Stored data entries:
--- config.mk ---
export PLATFORM = sky130hd
export DESIGN_NAME = tcpw_ctrl
export DESIGN_NICKNAME = d
export VERILOG_FILES = /design/src/hw/rtl/tcpw_pkg.sv /design/src/hw/rtl/tcpw_ctrl.sv
export SDC_FILE = /design/constraint.sdc
export NUM_CORES = 1
export LEC_CHECK = 0
export ABC_AREA = 1
export BUFFER_PORTS_ARGS = -buffer_cell sky130_fd_sc_hd__buf_2
export CAP_MARGIN = 20
export CELL_PAD_IN_SITES_DETAIL_PLACEMENT = 1
export CELL_PAD_IN_SITES_GLOBAL_PLACEMENT = 1
export CORE_MARGIN = 2
export CORE_UTILIZATION = 35
export DETAILED_ROUTE_END_ITERATION = 12
export PLACE_DENSITY_LB_ADDON = 0.1
export SLEW_MARGIN = 20
export SYNTH_ARGS = -nofsm -noshare
export SYNTH_HDL_FRONTEND = slang
export SYNTH_SLANG_ARGS = --single-unit
--- constraint.sdc ---
create_clock -name clk -period 10.5 [get_ports clk]
set_input_delay 0 -clock clk [delete_from_list [all_inputs] [get_ports clk]]
set_output_delay 0 -clock clk [all_outputs]
set_load 0.02 [all_outputs]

> _PROBLEM STATEMENT_:
Please output only the lines from the one holding "export SDC_FILE = /design/constraint.sdc" to the end of the records, first and last included, exactly as they appear.

> _TASK SOLUTION_:
export SDC_FILE = /design/constraint.sdc
export NUM_CORES = 1
export LEC_CHECK = 0
export ABC_AREA = 1
export BUFFER_PORTS_ARGS = -buffer_cell sky130_fd_sc_hd__buf_2
export CAP_MARGIN = 20
export CELL_PAD_IN_SITES_DETAIL_PLACEMENT = 1
export CELL_PAD_IN_SITES_GLOBAL_PLACEMENT = 1
export CORE_MARGIN = 2
export CORE_UTILIZATION = 35
export DETAILED_ROUTE_END_ITERATION = 12
export PLACE_DENSITY_LB_ADDON = 0.1
export SLEW_MARGIN = 20
export SYNTH_ARGS = -nofsm -noshare
export SYNTH_HDL_FRONTEND = slang
export SYNTH_SLANG_ARGS = --single-unit
--- constraint.sdc ---
create_clock -name clk -period 10.5 [get_ports clk]
set_input_delay 0 -clock clk [delete_from_list [all_inputs] [get_ports clk]]
set_output_delay 0 -clock clk [all_outputs]
set_load 0.02 [all_outputs]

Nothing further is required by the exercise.